March 17 marked the 20th anniversary of the launch of GRACE into its Earth orbit. The occasion was celebrated with an event at the GFZ German Research Center for Geosciences in Potsdam. Members of the Albert Einstein Institute (AEI) in Hannover were among the guests. Until 2015, GRACE monitored the Earth's gravitational field, the global water balance and indicators of global warming from its Earth orbit. Since 2018, the GRACE Follow-On mission has continued the valuable measurement series. For the first time, a novel and highly precise German-US laser instrument, on the German side developed under the leadership of AEI Hannover is being used. It has proven to be reliable and will be the standard for similar missions in the future. GRACE-I is the planned successor of GRACE Follow-On. In addition to observing the Earth’s gravitational field, ICARUS – a project observing animal migrations from space – and a novel technology demonstrator are to be on board.

How does GRACE Follow-On observe ice and water on Earth?

The GRACE Follow-On satellite pair circles the Earth 490 kilometers above its surface. The satellites follow one another in a distance of 220 kilometers in a 90-minute orbit, which takes the satellites above the Earth’s poles. The inter-satellite distance varies over some hundreds of meters each orbit because of the flattening of the Earth. On top of these large changes are much smaller variations in the micrometer and nanometer range, caused by the local structure of Earth’s gravity field from mountain ranges, ice masses, bodies of ground water, and others.

Observing how these minuscule variations change over the course of months allows researchers to precisely detect the melting of ice sheets in Greenland and the Antarctic, rising sea levels, changing groundwater levels, droughts and floods, and to define the geoid, which is at the base of global height measurements. The novel Laser Ranging Interferometer technology could significantly increase the precision on future GRACE Follow-On like missions to help those missions provide more detailed measurements of Earth’s gravity field and its changes over time.

Why is GRACE Follow-On an important milestone on the path to LISA?

The GRACE Follow-On Laser Ranging Interferometer is the second space-borne laser interferometer with significant contributions from the Max Planck Institute for Gravitational Physics (Albert Einstein Institute) and Leibniz Universität in Hannover, Germany. The first such instrument was a 40-centimeter instrument on board the LISA Pathfinder mission, which showed the key technologies for LISA, the future gravitational-wave observatory in space.

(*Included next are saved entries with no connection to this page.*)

--- config.mk ---
export PLATFORM = sky130hd
export DESIGN_NAME = axis_burst_split
export DESIGN_NICKNAME = d
export VERILOG_FILES = /design/src/rtl/axis_burst_split.sv
export SDC_FILE = /design/constraint.sdc
export NUM_CORES = 1
export LEC_CHECK = 0
export CAP_MARGIN = 25
export CORE_MARGIN = 5
export CORE_UTILIZATION = 40
export CTS_CLUSTER_DIAMETER = 100
export CTS_CLUSTER_SIZE = 30
export DETAILED_ROUTE_END_ITERATION = 7
export MAX_ROUTING_LAYER = met4
export PLACE_DENSITY_LB_ADDON = 0.3
export RECOVER_POWER = 100
export SLEW_MARGIN = 10
export SYNTH_ARGS = -nofsm -noshare
export SYNTH_HDL_FRONTEND = slang
export SYNTH_SLANG_ARGS = --single-unit
--- constraint.sdc ---
create_clock -name clock -period 2.35 [get_ports clock]
set_input_delay 0.47 -clock clock [delete_from_list [all_inputs] [get_ports clock]]
set_output_delay 0.47 -clock clock [all_outputs]
set_load 0.01 [all_outputs]
$ cat src/rtl/board_scan_arbiter.sv
// Arbitrates the single chessboard pattern-read port between the win checker (0)
// and the AI move scorer (1); one whole scan per grant, with a watchdog for hung scanners.
module board_scan_arbiter #(
  parameter int unsigned BOARD_SIZE = 15,
  parameter int unsigned TIMEOUT    = 512,
  parameter int unsigned TO_W       = 10
) (
  input  logic       clk,
  input  logic       rst,
  input  logic       clr,
  input  logic       req0,
  input  logic       req1,
  input  logic [3:0] i0,
  input  logic [3:0] j0,
  input  logic [3:0] i1,
  input  logic [3:0] j1,
  input  logic       done0,
  input  logic       done1,
  output logic       gnt0,
  output logic       gnt1,
  output logic [3:0] get_i,
  output logic [3:0] get_j,
  output logic       busy,
  output logic       timeout_err
);

  localparam int unsigned CW = 4;

  typedef enum logic [1:0] {IDLE, OWN0, OWN1} state_t;

  state_t          state, state_nxt;
  logic [TO_W-1:0] wdog, wdog_nxt, wdog_inc;
  logic            wdog_hit;
  logic            last, last_nxt;
  logic            gnt0_nxt, gnt1_nxt, busy_nxt, terr_nxt;
  logic            rel_normal;

  // Off-board coordinates read square (0,0) rather than aliasing.
  function automatic logic [CW-1:0] clamp(input logic [CW-1:0] c);
    return (32'(c) < BOARD_SIZE) ? c : '0;
  endfunction

  always_ff @(posedge clk or negedge rst) begin
    if (!rst) begin
      state       <= IDLE;
      wdog        <= '0;
      last        <= 1'b1;
      gnt0        <= 1'b0;
      gnt1        <= 1'b0;
      busy        <= 1'b0;
      timeout_err <= 1'b0;
    end else begin
      state       <= state_nxt;
      wdog        <= wdog_nxt;
      last        <= last_nxt;
      gnt0        <= gnt0_nxt;
      gnt1        <= gnt1_nxt;
      busy        <= busy_nxt;
      timeout_err <= terr_nxt;
    end
  end

  // Next state, watchdog and round-robin bookkeeping.
  always_comb begin
    state_nxt  = state;
    wdog_nxt   = '0;
    last_nxt   = last;
    terr_nxt   = timeout_err;
    rel_normal = 1'b0;
    wdog_hit   = (wdog == TO_W'(TIMEOUT - 1));
    wdog_inc   = (&wdog) ? wdog : wdog + TO_W'(1);

    case (state)
      IDLE: begin
        if (req0 && req1)  state_nxt = last ? OWN0 : OWN1;
        else if (req0)     state_nxt = OWN0;
        else if (req1)     state_nxt = OWN1;
      end
      OWN0: begin
        rel_normal = done0 || !req0;
        if (rel_normal || wdog_hit) begin
          state_nxt = IDLE;
          last_nxt  = 1'b0;
          if (!rel_normal) terr_nxt = 1'b1;
        end else begin
          wdog_nxt = wdog_inc;
        end
      end
      OWN1: begin
        rel_normal = done1 || !req1;
        if (rel_normal || wdog_hit) begin
          state_nxt = IDLE;
          last_nxt  = 1'b1;
          if (!rel_normal) terr_nxt = 1'b1;
        end else begin
          wdog_nxt = wdog_inc;
        end
      end
      default: state_nxt = IDLE;
    endcase

    if (clr) begin
      state_nxt = IDLE;
      wdog_nxt  = '0;
      last_nxt  = 1'b1;
      terr_nxt  = 1'b0;
    end

    gnt0_nxt = (state_nxt == OWN0);
    gnt1_nxt = (state_nxt == OWN1);
    busy_nxt = (state_nxt != IDLE);
  end

  // Board coordinates follow the current owner; zero while idle.
  always_comb begin
    get_i = '0;
    get_j = '0;
    case (state)
      OWN0: begin
        get_i = clamp(i0);
        get_j = clamp(j0);
      end
      OWN1: begin
        get_i = clamp(i1);
        get_j = clamp(j1);
      end
      default: begin
        get_i = '0;
        get_j = '0;
      end
    endcase
  end

endmodule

After its launch in 2034 LISA will use technologies very similar to those of GRACE Follow-On to measure tiny length changes over a distance of 2.5 million kilometers. LISA will detect low-frequency gravitational waves from millions of binary stars in our Milky Way, merging supermassive black holes in the entire Universe, and from other exotic objects.

Who is involved in GRACE Follow-On?

GRACE Follow-On is a joint project of NASA and German partners led by the GFZ German Research Centre for Geosciences. It is the improved successor to the successful GRACE mission which operated from 2002 to 2017. The project is funded by the Federal Ministry of Education and Research under the code 03F0654B.

Who is involved in the Laser Ranging Interferometer?

The LRI is a cooperation between NASA and German partners, with the German contribution led by the AEI. In Germany, the LRI concept, its prototypes and technical specifications were done at the AEI. AEI researchers have been heavily involved in developing and testing the flight hardware. The development of the LRI is based on a longstanding partnership between AEI and NASA’s Jet Propulsion Laboratory. Future missions can rely solely on the more precise laser interferometers instead of microwave interferometers.

The German contributions to the LRI include the entire optical system, consisting of a steering mirror, built by Hensoldt (previously Zeiss) in Oberkochen and the optical bench from SpaceTech GmbH in Immenstaad, opto-electronics from the German Aerospace Center (DLR) in Berlin-Adlershof, and electronic systems from Apcon AeroSpace & Defence in Neubiberg near Munich. SpaceTech GmbH is responsible for the industrial part of the entire German LRI contribution. The DLR Institute of Space Systems in Bremen developed and delivered calibration and testing instruments. Both satellites were built on behalf of NASA by Airbus in Friedrichshafen. Mission control for GRACE Follow-On is provided by the German Space Operations Centre (GSOC) in Oberpfaffenhofen near Munich under subcontract of GFZ.